How can we maintain good apples?

The Professional Standards Authority (the Ofsted of healthcare regulators) has commissioned research into professional boundaries and sexual misconduct. It is important to understand the risks in these areas in order to maintain professional standards. GOsC has been working on research into boundaries with the Chiropractic council, recognising this is a high risk area for complaints.  

This article will discuss the PSA reports and as the GOsC boundaries work develops we’ll discuss that in a future newsletter. From recent courses I’ve run it has been highlighted that these are important issues to discuss more openly to help raise and maintain standards so hopefully this might be the start of a useful conversation. 

What has the PSA research found?

This research comes from data from the NMC, GMC and HCPC. 

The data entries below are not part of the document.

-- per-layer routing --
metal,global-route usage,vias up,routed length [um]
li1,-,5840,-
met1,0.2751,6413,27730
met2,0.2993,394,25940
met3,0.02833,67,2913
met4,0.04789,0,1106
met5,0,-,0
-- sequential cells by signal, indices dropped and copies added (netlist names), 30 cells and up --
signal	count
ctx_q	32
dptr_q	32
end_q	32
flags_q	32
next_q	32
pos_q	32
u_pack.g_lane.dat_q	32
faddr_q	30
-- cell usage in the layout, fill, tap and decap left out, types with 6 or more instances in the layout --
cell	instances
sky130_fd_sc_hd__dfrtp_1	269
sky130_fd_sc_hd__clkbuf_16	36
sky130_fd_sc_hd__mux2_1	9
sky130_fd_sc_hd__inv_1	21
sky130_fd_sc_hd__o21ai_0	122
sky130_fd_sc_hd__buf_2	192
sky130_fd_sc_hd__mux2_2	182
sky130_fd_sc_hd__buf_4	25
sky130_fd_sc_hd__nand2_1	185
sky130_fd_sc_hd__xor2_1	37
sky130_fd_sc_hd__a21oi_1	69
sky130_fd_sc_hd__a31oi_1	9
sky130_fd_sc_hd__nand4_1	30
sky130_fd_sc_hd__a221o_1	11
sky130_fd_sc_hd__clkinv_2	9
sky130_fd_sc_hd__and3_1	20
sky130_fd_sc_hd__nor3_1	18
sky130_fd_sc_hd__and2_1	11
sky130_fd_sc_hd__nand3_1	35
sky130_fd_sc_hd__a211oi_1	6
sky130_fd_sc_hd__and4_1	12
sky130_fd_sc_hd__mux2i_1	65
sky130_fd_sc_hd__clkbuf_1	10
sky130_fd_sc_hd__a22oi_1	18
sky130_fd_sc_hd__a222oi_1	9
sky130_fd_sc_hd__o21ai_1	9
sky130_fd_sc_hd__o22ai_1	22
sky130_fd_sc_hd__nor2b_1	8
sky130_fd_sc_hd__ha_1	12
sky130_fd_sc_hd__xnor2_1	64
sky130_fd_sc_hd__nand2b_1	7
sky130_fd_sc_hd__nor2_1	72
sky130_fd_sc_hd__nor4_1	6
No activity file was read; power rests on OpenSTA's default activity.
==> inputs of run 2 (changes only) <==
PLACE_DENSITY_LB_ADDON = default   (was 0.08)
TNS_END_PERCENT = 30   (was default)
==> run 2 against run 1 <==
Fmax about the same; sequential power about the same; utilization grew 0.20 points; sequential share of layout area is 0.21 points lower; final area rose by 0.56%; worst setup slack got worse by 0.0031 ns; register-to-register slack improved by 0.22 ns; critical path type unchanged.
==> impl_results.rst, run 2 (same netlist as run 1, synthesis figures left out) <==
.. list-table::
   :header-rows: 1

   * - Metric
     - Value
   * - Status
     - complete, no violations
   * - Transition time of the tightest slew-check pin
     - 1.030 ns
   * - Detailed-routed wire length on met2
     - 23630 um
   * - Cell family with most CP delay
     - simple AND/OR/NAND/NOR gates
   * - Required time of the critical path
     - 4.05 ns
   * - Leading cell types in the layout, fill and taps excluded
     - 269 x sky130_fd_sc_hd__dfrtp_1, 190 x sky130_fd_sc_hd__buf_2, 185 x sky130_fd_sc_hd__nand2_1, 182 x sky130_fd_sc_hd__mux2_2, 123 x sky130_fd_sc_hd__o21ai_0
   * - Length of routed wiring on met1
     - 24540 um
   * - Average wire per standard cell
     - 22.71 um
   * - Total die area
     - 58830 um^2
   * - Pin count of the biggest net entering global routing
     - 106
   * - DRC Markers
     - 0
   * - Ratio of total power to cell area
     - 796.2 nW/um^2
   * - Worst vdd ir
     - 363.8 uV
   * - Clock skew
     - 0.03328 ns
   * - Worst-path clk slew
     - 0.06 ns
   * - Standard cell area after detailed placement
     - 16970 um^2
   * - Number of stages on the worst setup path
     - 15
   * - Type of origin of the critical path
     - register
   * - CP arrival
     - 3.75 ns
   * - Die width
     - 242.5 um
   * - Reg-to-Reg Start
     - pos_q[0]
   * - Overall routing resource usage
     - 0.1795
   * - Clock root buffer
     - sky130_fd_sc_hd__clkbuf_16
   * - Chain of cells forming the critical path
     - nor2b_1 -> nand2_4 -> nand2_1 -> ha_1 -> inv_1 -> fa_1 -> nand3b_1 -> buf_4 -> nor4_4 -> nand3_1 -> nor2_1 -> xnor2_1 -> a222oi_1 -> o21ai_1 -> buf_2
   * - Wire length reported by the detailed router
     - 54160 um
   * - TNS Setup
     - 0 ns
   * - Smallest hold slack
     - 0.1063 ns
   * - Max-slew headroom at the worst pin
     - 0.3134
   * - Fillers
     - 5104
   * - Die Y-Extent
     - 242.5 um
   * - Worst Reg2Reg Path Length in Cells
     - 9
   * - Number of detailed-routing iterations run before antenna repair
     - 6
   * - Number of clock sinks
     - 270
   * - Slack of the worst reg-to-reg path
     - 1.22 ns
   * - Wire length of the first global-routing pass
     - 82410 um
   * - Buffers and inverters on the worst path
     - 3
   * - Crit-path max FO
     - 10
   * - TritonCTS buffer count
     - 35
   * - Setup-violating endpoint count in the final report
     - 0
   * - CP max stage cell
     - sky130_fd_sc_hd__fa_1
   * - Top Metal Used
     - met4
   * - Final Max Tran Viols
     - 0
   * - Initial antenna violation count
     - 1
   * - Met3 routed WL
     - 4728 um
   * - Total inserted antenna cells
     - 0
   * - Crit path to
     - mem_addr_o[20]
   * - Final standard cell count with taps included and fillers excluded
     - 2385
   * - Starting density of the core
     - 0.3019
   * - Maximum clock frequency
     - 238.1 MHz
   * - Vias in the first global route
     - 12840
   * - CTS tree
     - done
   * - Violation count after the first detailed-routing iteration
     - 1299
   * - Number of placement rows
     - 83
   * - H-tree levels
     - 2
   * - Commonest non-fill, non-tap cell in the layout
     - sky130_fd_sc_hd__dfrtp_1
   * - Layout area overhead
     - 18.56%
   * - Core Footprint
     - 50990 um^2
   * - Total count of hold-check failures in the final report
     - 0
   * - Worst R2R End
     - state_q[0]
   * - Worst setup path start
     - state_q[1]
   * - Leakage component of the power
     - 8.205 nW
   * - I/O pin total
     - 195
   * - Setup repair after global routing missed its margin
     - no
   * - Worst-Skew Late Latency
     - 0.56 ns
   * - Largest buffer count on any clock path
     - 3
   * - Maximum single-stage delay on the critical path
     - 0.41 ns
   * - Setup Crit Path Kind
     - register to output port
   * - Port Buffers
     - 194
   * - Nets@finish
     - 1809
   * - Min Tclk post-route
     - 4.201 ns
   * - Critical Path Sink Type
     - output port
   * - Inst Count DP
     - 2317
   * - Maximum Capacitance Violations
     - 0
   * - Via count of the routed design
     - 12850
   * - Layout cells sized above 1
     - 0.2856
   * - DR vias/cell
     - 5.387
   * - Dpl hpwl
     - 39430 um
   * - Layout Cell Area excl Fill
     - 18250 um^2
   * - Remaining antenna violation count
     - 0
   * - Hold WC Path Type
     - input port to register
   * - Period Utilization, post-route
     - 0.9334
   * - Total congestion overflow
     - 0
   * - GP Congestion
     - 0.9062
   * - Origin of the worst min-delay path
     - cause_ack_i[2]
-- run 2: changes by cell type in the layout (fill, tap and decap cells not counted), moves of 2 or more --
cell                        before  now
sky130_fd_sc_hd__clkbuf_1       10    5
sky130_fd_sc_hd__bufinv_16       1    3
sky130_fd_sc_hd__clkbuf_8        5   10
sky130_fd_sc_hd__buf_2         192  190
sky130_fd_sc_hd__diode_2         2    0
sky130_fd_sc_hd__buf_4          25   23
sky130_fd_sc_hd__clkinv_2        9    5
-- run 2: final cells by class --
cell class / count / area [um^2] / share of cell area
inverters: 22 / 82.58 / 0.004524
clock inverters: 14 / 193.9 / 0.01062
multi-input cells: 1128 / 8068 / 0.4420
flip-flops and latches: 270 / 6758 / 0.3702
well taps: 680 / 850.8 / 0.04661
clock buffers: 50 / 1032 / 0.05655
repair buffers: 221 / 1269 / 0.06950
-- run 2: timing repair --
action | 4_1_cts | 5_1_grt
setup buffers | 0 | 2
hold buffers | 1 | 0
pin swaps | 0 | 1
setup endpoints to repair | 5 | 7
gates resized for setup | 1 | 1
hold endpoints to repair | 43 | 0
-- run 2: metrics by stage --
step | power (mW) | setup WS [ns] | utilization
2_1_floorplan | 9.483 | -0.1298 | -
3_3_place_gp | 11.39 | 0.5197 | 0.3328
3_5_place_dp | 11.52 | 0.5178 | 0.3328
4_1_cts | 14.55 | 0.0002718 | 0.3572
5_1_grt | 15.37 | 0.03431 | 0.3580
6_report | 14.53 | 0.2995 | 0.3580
## config.mk

```make
export PLATFORM = sky130hd
export DESIGN_NAME = tec_thermal_iir
export DESIGN_NICKNAME = d
export VERILOG_FILES = /design/src/rtl/tec_thermal_iir.sv
export SDC_FILE = /design/constraint.sdc
export NUM_CORES = 2
export LEC_CHECK = 0
export ABC_AREA = 1
export BUFFER_PORTS_ARGS = -buffer_cell sky130_fd_sc_hd__buf_2
export CAP_MARGIN = 10
export CORE_UTILIZATION = 53
export DETAILED_ROUTE_END_ITERATION = 6
export PLACE_DENSITY_LB_ADDON = 0.25
export SYNTH_ARGS = -nofsm -noshare
export SYNTH_HDL_FRONTEND = slang
export SYNTH_SLANG_ARGS = --single-unit
```

## constraint.sdc

```tcl
create_clock -name clk -period 14.9 [get_ports clk]
set_input_delay 1.49 -clock clk [delete_from_list [all_inputs] [get_ports clk]]
set_output_delay 1.49 -clock clk [all_outputs]
set_load 0.02 [all_outputs]
```

## src/rtl/tec_thermal_iir.sv

```systemverilog
module tec_thermal_iir #(
  parameter int DW = 16,
  parameter int CW = 16,
  parameter int FRAC = 14,
  parameter int ACCW = 40,
  parameter logic signed [DW-1:0] OFFSET = 16'sd12288
) (
  input  logic                 clk,
  input  logic                 rst,
  input  logic                 smp_stb,
  input  logic signed [DW-1:0] setpt,
  input  logic signed [DW-1:0] therm,
  input  logic                 cfg_we,
  input  logic [3:0]           cfg_addr,
  input  logic signed [CW-1:0] cfg_data,
  output logic signed [DW-1:0] tgt,
  output logic                 tgt_vld
);
  localparam int NCOEF = 13;
  localparam int LAST  = 14;
  localparam logic signed [ACCW-1:0] SMAX = {{(ACCW-DW+1){1'b0}}, {(DW-1){1'b1}}};
  localparam logic signed [ACCW-1:0] SMIN = ~SMAX;

  function automatic logic signed [DW-1:0] sat(input logic signed [ACCW-1:0] a);
    if (a > SMAX) return SMAX[DW-1:0];
    else if (a < SMIN) return SMIN[DW-1:0];
    else return a[DW-1:0];
  endfunction

  function automatic logic signed [ACCW-1:0] wide(input logic signed [DW-1:0] x);
    return {{(ACCW-DW){x[DW-1]}}, x};
  endfunction

  logic signed [CW-1:0] coef [NCOEF];
  logic signed [DW-1:0] eh [3];
  logic signed [DW-1:0] yeh [3];
  logic signed [DW-1:0] sh [2];
  logic signed [DW-1:0] ysh [2];
  logic signed [DW-1:0] x_err, x_set, ye, vreg;
  logic signed [ACCW-1:0] acc, acc_nxt, prod_ext;
  logic signed [DW:0] op_x, err_raw, vofs;
  logic signed [CW-1:0] op_c;
  logic signed [DW+CW:0] prod;
  logic neg, busy;
  logic [3:0] step;

  always_ff @(posedge clk) begin
    if (rst) begin
      for (int i = 0; i < NCOEF; i++) coef[i] <= '0;
    end else if (cfg_we && (cfg_addr < 4'(NCOEF))) begin
      coef[cfg_addr] <= cfg_data;
    end
  end

  assign err_raw = {setpt[DW-1], setpt} - {therm[DW-1], therm};
  assign vofs    = {vreg[DW-1], vreg} - {OFFSET[DW-1], OFFSET};

  always_comb begin
    op_x = '0;
    op_c = '0;
    neg  = 1'b0;
    case (step)
      4'd0:  begin op_x = {x_err[DW-1], x_err};     op_c = coef[0]; end
      4'd1:  begin op_x = {eh[0][DW-1], eh[0]};     op_c = coef[1]; end
      4'd2:  begin op_x = {eh[1][DW-1], eh[1]};     op_c = coef[2]; end
      4'd3:  begin op_x = {eh[2][DW-1], eh[2]};     op_c = coef[3]; end
      4'd4:  begin op_x = {yeh[0][DW-1], yeh[0]};   op_c = coef[4]; neg = 1'b1; end
      4'd5:  begin op_x = {yeh[1][DW-1], yeh[1]};   op_c = coef[5]; neg = 1'b1; end
      4'd6:  begin op_x = {yeh[2][DW-1], yeh[2]};   op_c = coef[6]; neg = 1'b1; end
      4'd8:  begin op_x = {x_set[DW-1], x_set};     op_c = coef[7]; end
      4'd9:  begin op_x = {sh[0][DW-1], sh[0]};     op_c = coef[8]; end
      4'd10: begin op_x = {sh[1][DW-1], sh[1]};     op_c = coef[9]; end
      4'd11: begin op_x = {ysh[0][DW-1], ysh[0]};   op_c = coef[10]; neg = 1'b1; end
      4'd12: begin op_x = {ysh[1][DW-1], ysh[1]};   op_c = coef[11]; neg = 1'b1; end
      4'd14: begin op_x = vofs;                     op_c = coef[12]; end
      default: ;
    endcase
  end

  assign prod     = op_x * op_c;
  assign prod_ext = {{(ACCW-DW-CW-1){prod[DW+CW]}}, prod};
  assign acc_nxt  = neg ? acc - prod_ext : acc + prod_ext;

  logic signed [DW-1:0] path_out;
  assign path_out = sat(acc_nxt >>> FRAC);

  always_ff @(posedge clk) begin
    if (rst) begin
      busy    <= 1'b0;
      step    <= '0;
      acc     <= '0;
      x_err   <= '0;
      x_set   <= '0;
      ye      <= '0;
      vreg    <= '0;
      tgt     <= '0;
      tgt_vld <= 1'b0;
      for (int i = 0; i < 3; i++) begin
        eh[i]  <= '0;
        yeh[i] <= '0;
      end
      for (int i = 0; i < 2; i++) begin
        sh[i]  <= '0;
        ysh[i] <= '0;
      end
    end else begin
      tgt_vld <= 1'b0;
      if (!busy) begin
        if (smp_stb) begin
          busy  <= 1'b1;
          step  <= '0;
          acc   <= '0;
          x_set <= setpt;
          x_err <= sat({{(ACCW-DW-1){err_raw[DW]}}, err_raw});
        end
      end else begin
        step <= step + 4'd1;
        acc  <= acc_nxt;
        case (step)
          4'd7: begin
            ye  <= path_out;
            acc <= '0;
          end
          4'd13: begin
            vreg   <= sat(wide(ye) + wide(path_out));
            acc    <= '0;
            eh[0]  <= x_err;
            eh[1]  <= eh[0];
            eh[2]  <= eh[1];
            yeh[0] <= ye;
            yeh[1] <= yeh[0];
            yeh[2] <= yeh[1];
            sh[0]  <= x_set;
            sh[1]  <= sh[0];
            ysh[0] <= path_out;
            ysh[1] <= ysh[0];
          end
          4'(LAST): begin
            tgt     <= path_out;
            tgt_vld <= 1'b1;
            busy    <= 1'b0;
            step    <= '0;
          end
          default: ;
        endcase
      end
    end
  end
endmodule

```

==> results.md <==
* Status: completed
* Crit Path Max Fanout at 32
* Worst Path Arrival at 14.53 ns
* Fin cells at 5492
* Starting density of the core at 53.72%
* Slowest-stage cell, CP: a221oi_1
* Critical Path End Type: flop
* Clk sink count at 494
* Core Region at 0.06871 mm²
* Vias in the first global route at 30060
* Drt drc at 0
* Ys async rst share at 0%
* I/O Buffers at 72
* CTS Buf Count at 51
* Post-DR vias/cell at 5.550
* Synth-to-layout area growth at 9.065%
* Die W at 265.9 µm
* Worst slew margin at 22.87%
* Mapped Cells at 4455
* Clock Path Buffers at 3
* Fin Clk Skew at 0.04987 ns
* Detailed Route Iter0 Violations at 3083
* Syn avg cell area at 8.285 µm²
* Post-Route WL at 106600 µm
* Detailed-route via count at 30480
* FP Rows at 96
* Root Buffer: clkbuf_16
* FF+latch count, synth at 494
* Mapped Nets at 4947
* CP dominant cell by count: nand2_1
* Clk slew on worst S/H paths at 0.06 ns
* Fmax achieved at 71.56 MHz
* First-pass GRT wire length at 168400 µm
* Largest net degree at the start of global routing at 88
* Fin. Hold Viols at 0
* Worst hold path type: flop to flop
* Layout cell share with drive strength beyond 1 at 6.950%
* Hold-fix buffers at CTS at 0
* Setup violators final at 0
* Worst slew pin tran at 1.157 ns
* Slowest stage delay, CP at 0.78 ns
* Post-synth EDFFs at 368
* Overflow left after global routing at 0
* Antenna violations before repair at 0
* Yosys cell types at 58
* Die Y at 265.9 µm
* Detailed Routing Iterations Pass 1 at 5
* CTS tree: built
* Synth Flop Type: edfxtp_1
* Minimum clock period at 13.97 ns
* Routed Antenna Nets at 0
* Post-DP HPWL at 80300 µm
* Worst setup path class: flop to flop
* Inst Count DP at 5389
* Yosys warnings at 0
* DR WL/cell at 19.42 µm
* # diodes at 0
* Total Nets Final at 5010
* Die area at 0.07070 mm²
* Synth Cell Area at 0.03691 mm²
* Slew Limit Fails at 0
* Max-cap viol count at 0
* Sequential fraction of the synthesis area at 36.77%
* Worst path required time at 15.45 ns
* Final period util at 93.79%
* Crit start category: flop
* Total global-route track usage at 30.71%
* H-tree depth at 2
* Final Wtd Congestion at 0.9621
* Skew-Pair Late Insertion Delay at 0.63 ns
* I/O pins at 73
registers in the layout (all words and copies together), names as in the netlist:
name and flops:
coef 208, eh 48, yeh 48, acc 40, sh 32, ysh 32
tgt 16, vreg 16, x_err 16, x_set 16, ye 16, step 4
busy 1, tgt_vld 1
worst max-delay path, delay by kind of cell (launching register included):
| family | cells | cell delay (ns) |
|---|---|---|
| XOR/XNOR | 1 | 0.18 |
| adder cells (fa/ha/maj) | 10 | 4.50 |
| AND/OR/NAND/NOR | 29 | 4.91 |
| buffers and inverters | 8 | 1.56 |
| AO/OA/AOI/OAI | 9 | 2.21 |
| flip-flops | 1 | 0.57 |
final timing paths:
check                           cells after the start      end    start  slack (ns)
worst max-delay path                               57  vreg[5]  step[1]        0.93
worst min-delay path                                2   tgt[5]   tgt[5]        0.45
worst max register to register                     57  vreg[5]  step[1]        0.93
worst min register to register                      2   tgt[5]   tgt[5]        0.45
metrics by stage:
stage / util, % / cell area [µm²] / setup slack, ns / setup TNS [ns] / hold WS, ns
3_3_place_gp: 56.02 / 38490 / 0.9419 / 0 / 0.4357
5_1_grt: 58.59 / 40250 / -0.03898 / -0.04174 / 0.4728
4_1_cts: 58.46 / 40170 / 0.7955 / 0 / 0.4569
6_report: 58.59 / 40250 / 0.9252 / 0 / 0.4521
2_1_floorplan: - / 36910 / 3.037 / 0 / 0.4439
3_5_place_dp: 56.02 / 38490 / 0.7913 / 0 / 0.4338
kinds of logic (layout without fill, tap and decap cells):
logic type | after synthesis | in the layout | share of synthesized area, %
xor gates and xnor gates | 92 | 92 | 2.183
DFF | 494 | 494 | 36.77
buffers and inverters | 998 | 1102 | 10.29
AOI/OAI and AO/OA | 544 | 544 | 8.977
and+or+nand+nor | 1891 | 1893 | 21.31
adders and majority gates | 436 | 436 | 20.48
timing repair:
item                       in CTS  in global routing
setup endpoints to repair       0                 16
buffers inserted                0                  5
resized for setup               0                 14
hold endpoints to repair        0                  0
metal layers:
layer	vias up	GRT usage (%)	routed length, µm
met5	-	0	0
met4	0	9.475	3206
met3	203	4.214	9132
met2	1341	48.87	48610
met1	14660	43.61	45690
li1	14280	-	-
Yosys cell counts, types with 5 or more instances:
| master | number | area, µm² |
|---|---|---|
| buf_1 | 7 | 26.28 |
| inv_1 | 828 | 3108 |
| and2_1 | 11 | 68.82 |
| nand2_4 | 15 | 168.9 |
| o221ai_1 | 6 | 52.55 |
| a211oi_1 | 9 | 67.56 |
| dfxtp_1 | 126 | 2522 |
| nor4_1 | 10 | 62.56 |
| nor2_1 | 700 | 2628 |
| nand2_2 | 18 | 112.6 |
| clkbuf_1 | 134 | 503.0 |
| nand4_1 | 43 | 269.0 |
| nor3_1 | 33 | 165.2 |
| fa_1 | 280 | 5605 |
| ha_1 | 156 | 1952 |
| a22o_1 | 18 | 157.7 |
| a31oi_1 | 10 | 62.56 |
| or2_2 | 6 | 37.54 |
| xnor2_1 | 27 | 236.5 |
| a32o_1 | 8 | 80.08 |
| o211ai_1 | 10 | 75.07 |
| a221oi_1 | 54 | 473.0 |
| a21oi_1 | 218 | 1091 |
| inv_2 | 11 | 41.29 |
| nand2_1 | 853 | 3202 |
| o22ai_1 | 33 | 206.5 |
| nor2_2 | 5 | 31.28 |
| edfxtp_1 | 368 | 11050 |
| o21ai_0 | 122 | 610.6 |
| a21o_1 | 17 | 127.6 |
| clkinv_1 | 9 | 33.78 |
| nand3_1 | 170 | 850.8 |
| a2111oi_0 | 6 | 52.55 |
| o21bai_1 | 13 | 97.59 |
| nand3b_1 | 8 | 60.06 |
| xor2_1 | 65 | 569.3 |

  • 88% of perpetrators are male 
  • Females tend to have multiple incidents with a single target whereas males have repeated incidents with multiple targets. 
  • Targets maybe patients or colleagues 
  • 49% of cases involve vulnerable patients 

The moral mindset: denial is common and also diffusing responsibility. 

It is suggested that training and raising awareness are important. There may be increased risks for misconduct such as toxic workplace environments, long working hours, under staffing, bullying, hierarchical culture and little supervision. 

What type of apple are you?

Another piece of research recognises three types of perpetrator:

The ‘bad apple’ – an individual operating as a sole agent and motivated by self-gain 

The corrupting barrel – individuals whose moral compass is skewed by working in an organisation where misconduct is seen as the ‘normal’ or accepted way to behave 

The depleted barrel – individuals who are worn down by stress/strain either at work/at home (or both), feel undervalued and overworked and misconduct can then occur through omission/error 

In osteopathy perpetrators of sexual misconduct are also predominantly male and more particularly those who have been qualified more than 10 years. Looking at the apple and barrel descriptions we can see the relevance of the ‘bad apple’ and ‘depleted barrel’. Bad apples may be more the challenging cases to prevent – what could be done? 

Depleted barrels are probably very significant in osteopathy. Many practitioners don’t take enough holidays, working in isolation can lead to a lack of outlet for stress from patient interactions, being self-employed and trying to maintain a thriving practice can be stressful, increasing tiredness and long-term stress can affect your professionalism. 

Local communities of practice are one effort to reach out to depleted barrels – are you a member of yours? What else can be done? 

Do you need a break? Is it time that you took a holiday? Do you need to talk through things with a colleague? What do you think would help you?